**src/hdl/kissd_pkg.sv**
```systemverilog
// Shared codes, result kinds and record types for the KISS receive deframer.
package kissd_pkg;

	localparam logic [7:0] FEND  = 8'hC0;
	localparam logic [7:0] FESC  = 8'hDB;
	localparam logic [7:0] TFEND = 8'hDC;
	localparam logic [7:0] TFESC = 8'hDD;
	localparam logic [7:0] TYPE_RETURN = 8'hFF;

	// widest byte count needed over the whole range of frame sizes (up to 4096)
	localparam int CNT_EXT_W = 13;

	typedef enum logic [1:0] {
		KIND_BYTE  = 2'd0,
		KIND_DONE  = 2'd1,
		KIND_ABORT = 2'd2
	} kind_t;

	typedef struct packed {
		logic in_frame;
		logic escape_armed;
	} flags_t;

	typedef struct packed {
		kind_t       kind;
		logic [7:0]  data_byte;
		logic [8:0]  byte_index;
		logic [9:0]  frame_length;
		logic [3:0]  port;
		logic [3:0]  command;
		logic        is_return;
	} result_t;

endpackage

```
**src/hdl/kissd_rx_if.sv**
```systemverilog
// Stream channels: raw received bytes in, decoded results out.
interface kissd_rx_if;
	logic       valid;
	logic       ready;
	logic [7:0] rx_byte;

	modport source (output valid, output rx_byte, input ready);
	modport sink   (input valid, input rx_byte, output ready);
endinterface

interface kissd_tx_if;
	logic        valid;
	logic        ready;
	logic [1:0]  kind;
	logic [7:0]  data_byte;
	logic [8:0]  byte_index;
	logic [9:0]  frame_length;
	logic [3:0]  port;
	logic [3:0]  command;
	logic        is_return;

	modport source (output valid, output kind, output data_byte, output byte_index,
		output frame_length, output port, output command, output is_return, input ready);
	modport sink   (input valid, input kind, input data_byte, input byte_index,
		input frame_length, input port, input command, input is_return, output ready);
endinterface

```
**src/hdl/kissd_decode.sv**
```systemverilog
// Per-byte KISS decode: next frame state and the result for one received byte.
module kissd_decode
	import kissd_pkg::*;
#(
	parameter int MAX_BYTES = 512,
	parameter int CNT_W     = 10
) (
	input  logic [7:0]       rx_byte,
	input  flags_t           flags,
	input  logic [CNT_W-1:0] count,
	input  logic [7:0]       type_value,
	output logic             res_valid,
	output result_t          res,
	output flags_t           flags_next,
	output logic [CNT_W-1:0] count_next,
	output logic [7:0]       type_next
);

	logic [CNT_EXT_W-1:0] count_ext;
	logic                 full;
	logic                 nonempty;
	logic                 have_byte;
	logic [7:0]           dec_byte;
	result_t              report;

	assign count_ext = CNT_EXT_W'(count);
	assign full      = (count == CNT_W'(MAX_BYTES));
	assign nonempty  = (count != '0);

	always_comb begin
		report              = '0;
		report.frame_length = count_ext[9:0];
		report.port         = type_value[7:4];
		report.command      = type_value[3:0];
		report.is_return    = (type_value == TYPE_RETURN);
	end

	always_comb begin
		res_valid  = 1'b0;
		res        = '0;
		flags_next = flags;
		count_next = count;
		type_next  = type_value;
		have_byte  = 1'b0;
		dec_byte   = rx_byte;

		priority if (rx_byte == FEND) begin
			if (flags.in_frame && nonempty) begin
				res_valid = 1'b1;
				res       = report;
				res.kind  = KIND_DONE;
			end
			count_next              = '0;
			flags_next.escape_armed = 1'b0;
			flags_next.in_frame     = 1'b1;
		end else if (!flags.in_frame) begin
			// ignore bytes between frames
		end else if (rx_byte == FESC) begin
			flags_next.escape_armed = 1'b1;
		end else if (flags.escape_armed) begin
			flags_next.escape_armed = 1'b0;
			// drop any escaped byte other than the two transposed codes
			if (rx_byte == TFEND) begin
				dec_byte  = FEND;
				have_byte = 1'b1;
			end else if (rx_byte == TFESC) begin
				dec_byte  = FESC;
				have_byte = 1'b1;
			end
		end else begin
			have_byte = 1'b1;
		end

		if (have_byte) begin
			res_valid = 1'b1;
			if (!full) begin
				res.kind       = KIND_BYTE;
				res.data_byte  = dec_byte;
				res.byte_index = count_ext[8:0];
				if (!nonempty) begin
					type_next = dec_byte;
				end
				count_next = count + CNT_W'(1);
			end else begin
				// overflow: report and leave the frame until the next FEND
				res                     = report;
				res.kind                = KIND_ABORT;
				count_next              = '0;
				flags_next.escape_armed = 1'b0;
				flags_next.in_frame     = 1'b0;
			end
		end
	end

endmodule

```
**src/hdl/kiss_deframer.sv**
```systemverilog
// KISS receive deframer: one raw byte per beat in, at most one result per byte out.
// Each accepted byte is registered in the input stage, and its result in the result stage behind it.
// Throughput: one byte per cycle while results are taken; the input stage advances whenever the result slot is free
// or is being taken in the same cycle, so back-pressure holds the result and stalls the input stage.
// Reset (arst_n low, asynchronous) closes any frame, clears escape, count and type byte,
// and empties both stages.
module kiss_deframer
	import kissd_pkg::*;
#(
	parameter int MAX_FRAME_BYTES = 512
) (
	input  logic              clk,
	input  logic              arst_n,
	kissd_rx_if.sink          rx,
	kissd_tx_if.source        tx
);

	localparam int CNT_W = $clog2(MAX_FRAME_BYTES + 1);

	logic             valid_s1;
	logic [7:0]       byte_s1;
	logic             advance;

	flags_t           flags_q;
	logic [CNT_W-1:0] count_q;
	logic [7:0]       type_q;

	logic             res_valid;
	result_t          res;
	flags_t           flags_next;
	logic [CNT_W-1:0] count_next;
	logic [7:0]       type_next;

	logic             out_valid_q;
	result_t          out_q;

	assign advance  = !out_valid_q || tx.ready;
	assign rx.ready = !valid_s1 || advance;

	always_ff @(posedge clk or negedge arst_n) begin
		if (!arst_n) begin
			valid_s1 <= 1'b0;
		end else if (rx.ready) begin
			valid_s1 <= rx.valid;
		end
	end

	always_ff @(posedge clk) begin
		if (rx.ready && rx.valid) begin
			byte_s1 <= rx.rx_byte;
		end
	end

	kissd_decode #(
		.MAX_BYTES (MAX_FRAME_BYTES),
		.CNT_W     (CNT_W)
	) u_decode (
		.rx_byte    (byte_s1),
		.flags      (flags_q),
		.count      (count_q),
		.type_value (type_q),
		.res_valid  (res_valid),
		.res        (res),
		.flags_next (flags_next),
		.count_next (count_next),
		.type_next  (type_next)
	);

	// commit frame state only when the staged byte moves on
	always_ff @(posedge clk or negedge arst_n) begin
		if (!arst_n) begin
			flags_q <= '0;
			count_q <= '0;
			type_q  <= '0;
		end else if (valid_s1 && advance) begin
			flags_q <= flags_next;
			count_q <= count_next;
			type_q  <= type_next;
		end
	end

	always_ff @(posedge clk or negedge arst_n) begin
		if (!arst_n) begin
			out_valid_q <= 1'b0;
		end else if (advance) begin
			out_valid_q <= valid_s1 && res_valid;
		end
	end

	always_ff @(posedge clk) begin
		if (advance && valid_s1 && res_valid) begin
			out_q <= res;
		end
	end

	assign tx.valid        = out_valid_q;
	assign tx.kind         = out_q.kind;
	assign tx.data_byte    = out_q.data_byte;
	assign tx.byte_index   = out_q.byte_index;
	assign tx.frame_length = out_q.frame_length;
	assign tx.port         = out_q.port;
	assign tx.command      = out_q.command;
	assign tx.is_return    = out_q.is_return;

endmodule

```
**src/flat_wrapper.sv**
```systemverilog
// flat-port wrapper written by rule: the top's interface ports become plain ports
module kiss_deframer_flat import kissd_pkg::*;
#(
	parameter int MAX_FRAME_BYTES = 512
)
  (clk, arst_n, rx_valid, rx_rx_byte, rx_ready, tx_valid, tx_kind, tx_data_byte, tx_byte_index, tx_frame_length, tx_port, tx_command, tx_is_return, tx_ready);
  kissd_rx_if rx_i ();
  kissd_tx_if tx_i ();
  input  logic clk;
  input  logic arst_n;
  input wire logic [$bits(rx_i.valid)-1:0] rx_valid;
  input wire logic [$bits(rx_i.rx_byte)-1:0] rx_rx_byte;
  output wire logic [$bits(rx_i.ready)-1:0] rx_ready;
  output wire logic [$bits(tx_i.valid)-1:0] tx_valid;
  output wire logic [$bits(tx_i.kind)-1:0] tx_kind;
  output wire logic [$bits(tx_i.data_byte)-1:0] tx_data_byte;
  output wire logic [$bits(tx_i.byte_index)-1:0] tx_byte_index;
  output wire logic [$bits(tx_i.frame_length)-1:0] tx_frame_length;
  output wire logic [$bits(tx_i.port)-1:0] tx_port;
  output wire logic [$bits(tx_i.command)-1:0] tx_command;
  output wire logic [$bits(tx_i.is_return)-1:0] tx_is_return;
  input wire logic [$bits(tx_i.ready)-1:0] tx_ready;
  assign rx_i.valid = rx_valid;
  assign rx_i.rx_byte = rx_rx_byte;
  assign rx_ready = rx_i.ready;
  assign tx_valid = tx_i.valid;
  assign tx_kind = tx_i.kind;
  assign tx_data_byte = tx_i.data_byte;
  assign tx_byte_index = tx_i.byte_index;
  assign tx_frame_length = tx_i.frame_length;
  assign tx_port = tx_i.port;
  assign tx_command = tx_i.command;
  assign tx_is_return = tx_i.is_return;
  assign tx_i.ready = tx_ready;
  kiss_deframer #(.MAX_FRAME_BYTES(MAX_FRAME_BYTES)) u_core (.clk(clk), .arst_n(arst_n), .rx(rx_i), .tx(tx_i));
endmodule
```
◇ ◇ ◇
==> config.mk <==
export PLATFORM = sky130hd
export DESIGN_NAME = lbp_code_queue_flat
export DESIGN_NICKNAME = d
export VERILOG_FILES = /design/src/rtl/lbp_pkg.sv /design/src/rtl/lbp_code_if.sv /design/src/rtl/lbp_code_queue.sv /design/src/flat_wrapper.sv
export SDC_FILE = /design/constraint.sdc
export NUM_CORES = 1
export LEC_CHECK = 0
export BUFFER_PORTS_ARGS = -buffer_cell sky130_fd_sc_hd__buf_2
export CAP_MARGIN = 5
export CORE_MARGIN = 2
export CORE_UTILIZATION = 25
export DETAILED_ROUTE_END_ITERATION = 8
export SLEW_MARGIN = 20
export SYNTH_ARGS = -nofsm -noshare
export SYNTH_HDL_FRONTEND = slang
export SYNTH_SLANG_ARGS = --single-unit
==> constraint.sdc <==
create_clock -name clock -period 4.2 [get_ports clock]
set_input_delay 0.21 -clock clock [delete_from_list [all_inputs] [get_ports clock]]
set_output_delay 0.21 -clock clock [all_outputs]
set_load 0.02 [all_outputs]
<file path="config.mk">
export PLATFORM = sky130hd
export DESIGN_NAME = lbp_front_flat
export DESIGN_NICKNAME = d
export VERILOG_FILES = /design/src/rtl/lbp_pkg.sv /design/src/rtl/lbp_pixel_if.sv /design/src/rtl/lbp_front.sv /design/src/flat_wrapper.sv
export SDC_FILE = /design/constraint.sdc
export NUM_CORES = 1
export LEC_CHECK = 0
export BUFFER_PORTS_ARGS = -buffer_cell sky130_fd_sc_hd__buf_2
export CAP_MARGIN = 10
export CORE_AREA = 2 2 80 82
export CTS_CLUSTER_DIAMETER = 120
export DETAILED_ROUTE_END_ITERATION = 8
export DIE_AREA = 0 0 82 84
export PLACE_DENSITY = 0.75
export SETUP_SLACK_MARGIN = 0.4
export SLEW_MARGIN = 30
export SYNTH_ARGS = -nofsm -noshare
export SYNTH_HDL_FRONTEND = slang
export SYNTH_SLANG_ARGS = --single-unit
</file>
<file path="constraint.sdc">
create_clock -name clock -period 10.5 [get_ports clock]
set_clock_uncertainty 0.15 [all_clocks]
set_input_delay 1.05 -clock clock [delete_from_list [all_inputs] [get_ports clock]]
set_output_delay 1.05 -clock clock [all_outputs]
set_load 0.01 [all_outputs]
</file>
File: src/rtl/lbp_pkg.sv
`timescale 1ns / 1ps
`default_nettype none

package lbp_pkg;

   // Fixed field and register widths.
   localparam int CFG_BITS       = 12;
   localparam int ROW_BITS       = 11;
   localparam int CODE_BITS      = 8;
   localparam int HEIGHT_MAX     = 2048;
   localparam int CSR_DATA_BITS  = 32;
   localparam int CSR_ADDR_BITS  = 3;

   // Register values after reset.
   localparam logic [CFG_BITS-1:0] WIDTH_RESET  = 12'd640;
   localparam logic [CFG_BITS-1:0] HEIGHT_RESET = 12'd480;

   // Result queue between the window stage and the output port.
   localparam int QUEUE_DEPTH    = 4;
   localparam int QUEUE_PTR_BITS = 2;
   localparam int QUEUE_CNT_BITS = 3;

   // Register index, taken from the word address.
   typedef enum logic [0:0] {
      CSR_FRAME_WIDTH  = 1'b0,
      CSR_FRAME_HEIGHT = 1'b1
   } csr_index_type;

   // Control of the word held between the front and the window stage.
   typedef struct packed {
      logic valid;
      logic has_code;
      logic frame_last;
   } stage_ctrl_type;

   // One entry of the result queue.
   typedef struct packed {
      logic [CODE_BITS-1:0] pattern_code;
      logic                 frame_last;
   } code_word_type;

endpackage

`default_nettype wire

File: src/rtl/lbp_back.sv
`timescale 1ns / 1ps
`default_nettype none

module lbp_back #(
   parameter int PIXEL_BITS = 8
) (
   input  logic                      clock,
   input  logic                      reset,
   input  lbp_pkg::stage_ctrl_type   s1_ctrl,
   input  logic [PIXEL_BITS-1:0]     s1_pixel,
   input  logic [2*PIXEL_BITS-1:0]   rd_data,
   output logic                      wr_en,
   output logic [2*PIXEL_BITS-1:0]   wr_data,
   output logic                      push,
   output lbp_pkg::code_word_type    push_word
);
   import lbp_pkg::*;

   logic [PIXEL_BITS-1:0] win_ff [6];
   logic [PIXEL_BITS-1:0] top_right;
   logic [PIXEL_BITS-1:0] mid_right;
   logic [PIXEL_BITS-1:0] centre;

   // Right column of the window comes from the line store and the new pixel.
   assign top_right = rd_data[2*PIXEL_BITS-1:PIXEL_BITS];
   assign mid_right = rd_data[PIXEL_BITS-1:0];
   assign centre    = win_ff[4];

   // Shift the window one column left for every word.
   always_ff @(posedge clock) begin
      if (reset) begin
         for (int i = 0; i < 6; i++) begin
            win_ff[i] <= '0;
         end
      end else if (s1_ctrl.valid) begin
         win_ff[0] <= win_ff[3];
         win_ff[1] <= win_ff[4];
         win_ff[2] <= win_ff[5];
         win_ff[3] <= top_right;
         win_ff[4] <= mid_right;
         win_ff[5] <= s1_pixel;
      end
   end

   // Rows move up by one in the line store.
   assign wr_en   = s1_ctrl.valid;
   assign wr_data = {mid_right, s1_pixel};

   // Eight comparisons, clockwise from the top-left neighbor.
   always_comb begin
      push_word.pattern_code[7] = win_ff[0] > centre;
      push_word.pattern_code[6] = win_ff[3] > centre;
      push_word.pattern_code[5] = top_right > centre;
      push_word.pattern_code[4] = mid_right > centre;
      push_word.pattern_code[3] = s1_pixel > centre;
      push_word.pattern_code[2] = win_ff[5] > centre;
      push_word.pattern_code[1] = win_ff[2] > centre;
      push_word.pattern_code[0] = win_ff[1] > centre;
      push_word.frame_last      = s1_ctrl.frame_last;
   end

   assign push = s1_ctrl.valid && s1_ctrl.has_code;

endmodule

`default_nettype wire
◇ ◇ ◇
**WORK ITEM:**
Scan the listing for the string "column" and copy every line that carries it.

**TASK ANSWER:**
   // Right column of the window comes from the line store and the new pixel.
   // Shift the window one column left for every word.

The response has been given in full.